I love how Walter Mosley marked Easy Rawlins's racial self-identification in his first awesome novel.

Yes, readers probably expected Rawlins to be black because Mosley is black, and clearly a black writer's first-person protagonist is also necessarily a black person, right? (PAY NO ATTENTION TO THAT FRANK YERBY BEHIND THE CURTAIN) but Mosley did a great and subtle thing---Easy only describes people's races when he perceives them as different from his own. So he's in a bar and "two big dudes and a white guy come in" and for me, as a white reader, I had a fabulous poke in the ribs.

My fangirl for Walter Mosley knows few bounds.

On the topic of reader assumptions about characters' races, I think that few essays are as brilliant as Pam Noles's "Shame". (Actually, I think "Shame" is one of the most brilliant essays ever about anything, and this comes from someone who owns multiple editions of Montaigne.)

JS said...

But race isn't 'irrelevant'-- it's part of the hero's life experiences

Yes.

But "My landlord was one of the Tuskegee Airmen" and "My landlord is an old black man" are different levels of characterization, and I often see special pleading that conflates the two.

Sha'el, Princess of Pixies said...

A blond adrift with a boa constrictor? That's nothing. How about a blond pixie imprisoned in a kitchen with a Knobby Kneed Scot and five girls each of whom wants something different ....

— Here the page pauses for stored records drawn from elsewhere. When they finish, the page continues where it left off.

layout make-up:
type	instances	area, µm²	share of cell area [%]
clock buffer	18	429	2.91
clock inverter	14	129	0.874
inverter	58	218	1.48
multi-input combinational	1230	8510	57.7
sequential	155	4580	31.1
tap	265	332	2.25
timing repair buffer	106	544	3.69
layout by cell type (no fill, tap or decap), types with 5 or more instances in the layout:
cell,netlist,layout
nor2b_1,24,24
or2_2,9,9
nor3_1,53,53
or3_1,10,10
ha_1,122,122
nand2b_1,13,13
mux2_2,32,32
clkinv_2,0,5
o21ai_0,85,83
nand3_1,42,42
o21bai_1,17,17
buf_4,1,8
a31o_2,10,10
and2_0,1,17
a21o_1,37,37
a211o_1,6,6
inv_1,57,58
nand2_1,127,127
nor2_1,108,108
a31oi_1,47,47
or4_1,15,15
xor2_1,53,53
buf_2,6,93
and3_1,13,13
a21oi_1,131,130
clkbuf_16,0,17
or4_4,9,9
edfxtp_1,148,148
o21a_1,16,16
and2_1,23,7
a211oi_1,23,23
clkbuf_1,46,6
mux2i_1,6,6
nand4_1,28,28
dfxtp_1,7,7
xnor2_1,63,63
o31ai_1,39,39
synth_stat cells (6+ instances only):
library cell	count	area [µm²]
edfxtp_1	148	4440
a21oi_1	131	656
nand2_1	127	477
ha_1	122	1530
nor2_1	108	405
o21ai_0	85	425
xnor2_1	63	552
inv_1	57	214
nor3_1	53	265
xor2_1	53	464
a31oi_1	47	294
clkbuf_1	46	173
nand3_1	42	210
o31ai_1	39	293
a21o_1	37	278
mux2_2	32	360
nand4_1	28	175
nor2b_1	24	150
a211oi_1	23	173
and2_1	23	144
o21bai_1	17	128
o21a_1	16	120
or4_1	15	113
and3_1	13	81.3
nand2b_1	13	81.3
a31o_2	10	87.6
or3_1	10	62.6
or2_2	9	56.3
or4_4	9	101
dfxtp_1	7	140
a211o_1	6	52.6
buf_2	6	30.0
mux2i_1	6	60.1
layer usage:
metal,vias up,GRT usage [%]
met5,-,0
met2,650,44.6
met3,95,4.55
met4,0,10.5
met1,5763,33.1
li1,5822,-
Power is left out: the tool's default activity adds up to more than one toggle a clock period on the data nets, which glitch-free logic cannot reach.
File: config.mk
export PLATFORM = sky130hd
export DESIGN_NAME = touch_frame_parser
export DESIGN_NICKNAME = d
export VERILOG_FILES = /design/src/tfp_pkg.sv /design/src/touch_frame_parser.sv
export SDC_FILE = /design/constraint.sdc
export NUM_CORES = 1
export LEC_CHECK = 0
export ABC_CLOCK_PERIOD_IN_PS = 4370
export BUFFER_PORTS_ARGS = -buffer_cell sky130_fd_sc_hd__buf_2
export CORE_AREA = 2 2 117 119
export DETAILED_ROUTE_END_ITERATION = 8
export DIE_AREA = 0 0 119 121
export SYNTH_ARGS = -nofsm -noshare
export SYNTH_HDL_FRONTEND = slang
export SYNTH_SLANG_ARGS = --single-unit
File: constraint.sdc
create_clock -name clk -period 4.37 [get_ports clk]
set_input_delay 0.874 -clock clk [delete_from_list [all_inputs] [get_ports clk]]
set_output_delay 0.874 -clock clk [all_outputs]
set_load 0.05 [all_outputs]
File: src/tfp_pkg.sv
// Package with the constants and types of the touch frame parser.
`default_nettype none
package tfp_pkg;

	localparam int unsigned ByteW   = 8;
	localparam int unsigned CoordW  = 16;
	localparam int unsigned PosW    = CoordW + 1;
	localparam int unsigned PayLen  = 3;
	localparam int unsigned CountW  = 2;

	// Header bytes that open a frame.
	localparam logic [ByteW-1:0] HDR_PRESS   = 8'h81;
	localparam logic [ByteW-1:0] HDR_RELEASE = 8'h80;

	typedef logic [ByteW-1:0]  byte_t;
	typedef logic [CoordW-1:0] coord_t;
	typedef logic [CountW-1:0] count_t;

endpackage
`default_nettype wire

File: src/touch_frame_parser.sv
// Touch frame parser: turns the serial byte stream of a touch controller into events.
`default_nettype none
// Each accepted byte is registered in an input stage and is parsed in the following
// cycle; an event leaves through an output register, so the block takes one byte in
// every clock cycle as long as events are taken, and an event enters the output
// register as the byte closing its frame leaves the input stage. A stalled event
// holds the byte behind it in the input stage. A byte 0x81 (press) or 0x80 (release)
// opens a frame at any time and drops any partial one; the next four bytes are Y high,
// Y low, X high and X low. The fourth byte yields one event with the kind and both
// coordinates minus the calibration offset as 17-bit two's complement values. Bytes
// outside a frame are dropped. The offset is written through cfg_we and cfg_data; the
// user must write it only while the block is idle, which the block does not enforce.
module touch_frame_parser
	import tfp_pkg::*;
(
	input  wire logic                   clk,
	input  wire logic                   arst_n,
	input  wire logic                   cfg_we,
	input  wire logic [CoordW-1:0]      cfg_data,
	input  wire logic                   in_valid,
	output logic                        in_ready,
	input  wire logic [ByteW-1:0]       rx_byte,
	output logic                        out_valid,
	input  wire logic                   out_ready,
	output logic                        is_press,
	output logic signed [PosW-1:0]      x_pos,
	output logic signed [PosW-1:0]      y_pos
);

	coord_t offset_q;
	logic   valid_s1;
	byte_t  byte_s1;
	logic   in_frame_q;
	count_t count_q;
	logic   press_q;
	byte_t  payload_q [PayLen];
	logic   advance;
	logic   is_hdr;
	logic   emit;
	logic   store;
	coord_t x_raw;
	coord_t y_raw;

	// Calibration offset register.
	always_ff @(posedge clk or negedge arst_n) begin
		if (!arst_n) begin
			offset_q <= '0;
		end else if (cfg_we) begin
			offset_q <= cfg_data;
		end
	end

	// The input stage moves on whenever the output register is free or being taken.
	assign advance  = valid_s1 && (!out_valid || out_ready);
	assign in_ready = !valid_s1 || advance;

	// Input register.
	always_ff @(posedge clk or negedge arst_n) begin
		if (!arst_n) begin
			valid_s1 <= 1'b0;
		end else if (in_ready) begin
			valid_s1 <= in_valid;
		end
	end

	always_ff @(posedge clk) begin
		if (in_valid && in_ready) begin
			byte_s1 <= rx_byte;
		end
	end

	// Decode of the registered byte against the frame state.
	assign is_hdr = (byte_s1 == HDR_PRESS) || (byte_s1 == HDR_RELEASE);
	assign store  = advance && !is_hdr && in_frame_q && (count_q != count_t'(PayLen));
	assign emit   = advance && !is_hdr && in_frame_q && (count_q == count_t'(PayLen));

	// Frame state.
	always_ff @(posedge clk or negedge arst_n) begin
		if (!arst_n) begin
			in_frame_q <= 1'b0;
			count_q    <= '0;
			press_q    <= 1'b0;
		end else if (advance) begin
			if (is_hdr) begin
				in_frame_q <= 1'b1;
				count_q    <= '0;
				press_q    <= (byte_s1 == HDR_PRESS);
			end else if (store) begin
				count_q <= count_q + count_t'(1);
			end else if (emit) begin
				in_frame_q <= 1'b0;
				count_q    <= '0;
			end
		end
	end

	// Payload bytes of the open frame.
	always_ff @(posedge clk) begin
		if (store) begin
			payload_q[count_q] <= byte_s1;
		end
	end

	assign y_raw = {payload_q[0], payload_q[1]};
	assign x_raw = {payload_q[2], byte_s1};

	// Output register holding the finished event.
	always_ff @(posedge clk or negedge arst_n) begin
		if (!arst_n) begin
			out_valid <= 1'b0;
		end else if (!out_valid || out_ready) begin
			out_valid <= emit;
		end
	end

	always_ff @(posedge clk) begin
		if (emit) begin
			is_press <= press_q;
			x_pos    <= signed'({1'b0, x_raw} - {1'b0, offset_q});
			y_pos    <= signed'({1'b0, y_raw} - {1'b0, offset_q});
		end
	end

endmodule
`default_nettype wire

or how about a blond pixie in an over stuffed classroom full of hormonal middle school students, each of whom is too smart for words and too clueless to be let out on their own ... AND the air conditioning has failed .... AND while in the normal course of events their attention span is 10.2 seconds, it has diminished to 3.1 seconds .... AND one of the students thinks the main character in the book we're reading should DIE a painful death, thus causing a major blow up between the female students who like the character (Menolly of Half Circle Hold) and male student with attitude. .... And you thought being adrift with a snake was high adventure ... HA!

The Stray said...

Read that as "A blonde set adrift in a casino whit a boa constrictor," which was an odd mental image indeed.